• What is required: Begin at the top of the following data. Copy each line exactly until you have copied the line containing "worst max path".
======== Provided records ========
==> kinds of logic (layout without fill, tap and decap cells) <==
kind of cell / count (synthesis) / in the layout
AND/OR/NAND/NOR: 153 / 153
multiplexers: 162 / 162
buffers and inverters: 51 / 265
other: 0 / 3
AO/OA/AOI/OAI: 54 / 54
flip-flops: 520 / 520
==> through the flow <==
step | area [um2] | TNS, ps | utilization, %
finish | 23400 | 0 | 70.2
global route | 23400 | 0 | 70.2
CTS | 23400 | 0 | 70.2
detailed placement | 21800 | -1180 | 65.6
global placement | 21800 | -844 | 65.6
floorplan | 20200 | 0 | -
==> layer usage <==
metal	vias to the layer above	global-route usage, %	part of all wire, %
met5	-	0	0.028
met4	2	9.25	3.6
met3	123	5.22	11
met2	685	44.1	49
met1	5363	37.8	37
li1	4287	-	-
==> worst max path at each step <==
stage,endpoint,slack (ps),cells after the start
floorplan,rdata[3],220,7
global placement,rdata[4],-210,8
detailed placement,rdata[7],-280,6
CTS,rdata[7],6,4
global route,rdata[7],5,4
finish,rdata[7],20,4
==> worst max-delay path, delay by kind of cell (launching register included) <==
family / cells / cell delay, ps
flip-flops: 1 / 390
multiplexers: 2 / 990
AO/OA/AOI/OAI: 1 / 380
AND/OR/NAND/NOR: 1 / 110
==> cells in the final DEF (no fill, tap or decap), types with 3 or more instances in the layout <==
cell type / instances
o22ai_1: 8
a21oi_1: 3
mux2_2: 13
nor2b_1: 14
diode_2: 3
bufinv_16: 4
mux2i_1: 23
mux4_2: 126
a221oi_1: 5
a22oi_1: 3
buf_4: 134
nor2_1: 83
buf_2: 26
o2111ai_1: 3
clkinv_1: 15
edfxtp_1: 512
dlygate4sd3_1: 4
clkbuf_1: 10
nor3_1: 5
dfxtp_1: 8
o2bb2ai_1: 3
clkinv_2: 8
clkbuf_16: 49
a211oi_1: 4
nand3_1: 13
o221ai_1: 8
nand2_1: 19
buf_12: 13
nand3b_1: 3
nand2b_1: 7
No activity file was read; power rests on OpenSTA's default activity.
<file path="src/sv/ise_pkg.sv">
// Shared types and constants for the interpolation search engine.
// No dependencies; every module of the block imports this package.
`default_nettype none
package ise_pkg;

  // Default geometry of the sorted store
  localparam int ISE_DEPTH      = 1024;
  localparam int ISE_DATA_WIDTH = 32;

  // Fixed port field widths
  localparam int ISE_IDX_W  = 10;
  localparam int ISE_WORD_W = 32;
  localparam int ISE_CNT_W  = 11;

  // Request codes
  localparam logic REQ_WRITE  = 1'b0;
  localparam logic REQ_SEARCH = 1'b1;

  // Store read address source
  typedef enum logic [1:0] {
    RSEL_LOW,
    RSEL_HIGH,
    RSEL_MID
  } ise_rsel_t;

  // Controller states
  typedef enum logic [3:0] {
    ST_IDLE,
    ST_RD_LO,
    ST_RD_HI,
    ST_CAP_HI,
    ST_EVAL,
    ST_DIV_DBL,
    ST_DIV_ADD,
    ST_PROBE_RD,
    ST_PROBE_CMP,
    ST_RESULT
  } ise_state_t;

  // Commands from controller to datapath
  typedef struct packed {
    logic      mem_we;      // write the accepted entry beat into the store
    logic      start;       // latch key, set up the search range
    ise_rsel_t rsel;        // store read address select
    logic      cap_vl;      // capture value at low
    logic      cap_vh;      // capture value at high
    logic      div_init;    // load the scaled quotient unit
    logic      div_dbl;     // doubling half of one quotient step
    logic      div_add;     // conditional add half of one quotient step
    logic      set_lo_hit;  // final compare at low
    logic      set_mid_hit; // probe matched
    logic      narrow_hi;   // high <= mid - 1
    logic      narrow_lo;   // low <= mid + 1
    logic      load_out;    // move the result into the output register
  } ise_cmd_t;

  // Status from datapath to controller
  typedef struct packed {
    logic cnt_zero;  // no entries in use
    logic exit_loop; // end values equal or key outside them
    logic vm_eq;     // probed value equals key
    logic vm_gt;     // probed value above key
  } ise_sts_t;

endpackage
`default_nettype wire

</file>
<file path="src/sv/ise_ctrl.sv">
// Controller of the interpolation search engine: state machine, quotient
// step counter and output valid flag. Uses ise_pkg.
`default_nettype none
module ise_ctrl #(
  parameter int DEPTH = ise_pkg::ISE_DEPTH
) (
  input  wire logic              clk,
  input  wire logic              rst_n,
  input  wire logic              in_valid,
  output logic                   in_ready,
  input  wire logic              in_req_type,
  output logic                   out_valid,
  input  wire logic              out_ready,
  input  wire ise_pkg::ise_sts_t sts,
  output ise_pkg::ise_cmd_t      cmd
);
  import ise_pkg::*;

  localparam int AW = (DEPTH > 1) ? $clog2(DEPTH) : 1;
  localparam int BW = (AW > 1) ? $clog2(AW) : 1;

  ise_state_t    state_r;
  ise_state_t    state_nxt;
  logic [BW-1:0] bit_r;
  logic [BW-1:0] bit_nxt;
  logic          out_valid_r;
  logic          out_valid_nxt;
  logic          accept;

  assign in_ready  = state_r == ST_IDLE;
  assign accept    = in_valid && in_ready;
  assign out_valid = out_valid_r;

  // State, step counter and output flag registers
  always_ff @(posedge clk) begin
    if (!rst_n) begin
      state_r     <= ST_IDLE;
      bit_r       <= '0;
      out_valid_r <= 1'b0;
    end else begin
      state_r     <= state_nxt;
      bit_r       <= bit_nxt;
      out_valid_r <= out_valid_nxt;
    end
  end

  // Next state and commands
  always_comb begin
    state_nxt     = state_r;
    bit_nxt       = bit_r;
    cmd           = '0;
    cmd.rsel      = RSEL_LOW;
    out_valid_nxt = out_valid_r && !out_ready;
    case (state_r)
      ST_IDLE: begin
        if (accept) begin
          if (in_req_type == REQ_WRITE) begin
            cmd.mem_we = 1'b1;
          end else begin
            cmd.start = 1'b1;
            state_nxt = sts.cnt_zero ? ST_RESULT : ST_RD_LO;
          end
        end
      end
      ST_RD_LO: begin
        cmd.rsel  = RSEL_LOW;
        state_nxt = ST_RD_HI;
      end
      ST_RD_HI: begin
        cmd.rsel   = RSEL_HIGH;
        cmd.cap_vl = 1'b1;
        state_nxt  = ST_CAP_HI;
      end
      ST_CAP_HI: begin
        cmd.cap_vh = 1'b1;
        state_nxt  = ST_EVAL;
      end
      ST_EVAL: begin
        if (sts.exit_loop) begin
          cmd.set_lo_hit = 1'b1;
          state_nxt      = ST_RESULT;
        end else begin
          cmd.div_init = 1'b1;
          bit_nxt      = BW'(AW - 1);
          state_nxt    = ST_DIV_DBL;
        end
      end
      ST_DIV_DBL: begin
        cmd.div_dbl = 1'b1;
        state_nxt   = ST_DIV_ADD;
      end
      ST_DIV_ADD: begin
        cmd.div_add = 1'b1;
        if (bit_r == '0) begin
          state_nxt = ST_PROBE_RD;
        end else begin
          bit_nxt   = bit_r - 1'b1;
          state_nxt = ST_DIV_DBL;
        end
      end
      ST_PROBE_RD: begin
        cmd.rsel  = RSEL_MID;
        state_nxt = ST_PROBE_CMP;
      end
      ST_PROBE_CMP: begin
        if (sts.vm_eq) begin
          cmd.set_mid_hit = 1'b1;
          state_nxt       = ST_RESULT;
        end else begin
          cmd.narrow_hi = sts.vm_gt;
          cmd.narrow_lo = !sts.vm_gt;
          state_nxt     = ST_RD_LO;
        end
      end
      ST_RESULT: begin
        // Hold until the output register is free
        if (!out_valid_r || out_ready) begin
          cmd.load_out  = 1'b1;
          out_valid_nxt = 1'b1;
          state_nxt     = ST_IDLE;
        end
      end
      default: begin
        state_nxt = ST_IDLE;
      end
    endcase
  end

endmodule
`default_nettype wire

</file>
========
• Answer space:
==> kinds of logic (layout without fill, tap and decap cells) <==
kind of cell / count (synthesis) / in the layout
AND/OR/NAND/NOR: 153 / 153
multiplexers: 162 / 162
buffers and inverters: 51 / 265
other: 0 / 3
AO/OA/AOI/OAI: 54 / 54
flip-flops: 520 / 520
==> through the flow <==
step | area [um2] | TNS, ps | utilization, %
finish | 23400 | 0 | 70.2
global route | 23400 | 0 | 70.2
CTS | 23400 | 0 | 70.2
detailed placement | 21800 | -1180 | 65.6
global placement | 21800 | -844 | 65.6
floorplan | 20200 | 0 | -
==> layer usage <==
metal	vias to the layer above	global-route usage, %	part of all wire, %
met5	-	0	0.028
met4	2	9.25	3.6
met3	123	5.22	11
met2	685	44.1	49
met1	5363	37.8	37
li1	4287	-	-
==> worst max path at each step <==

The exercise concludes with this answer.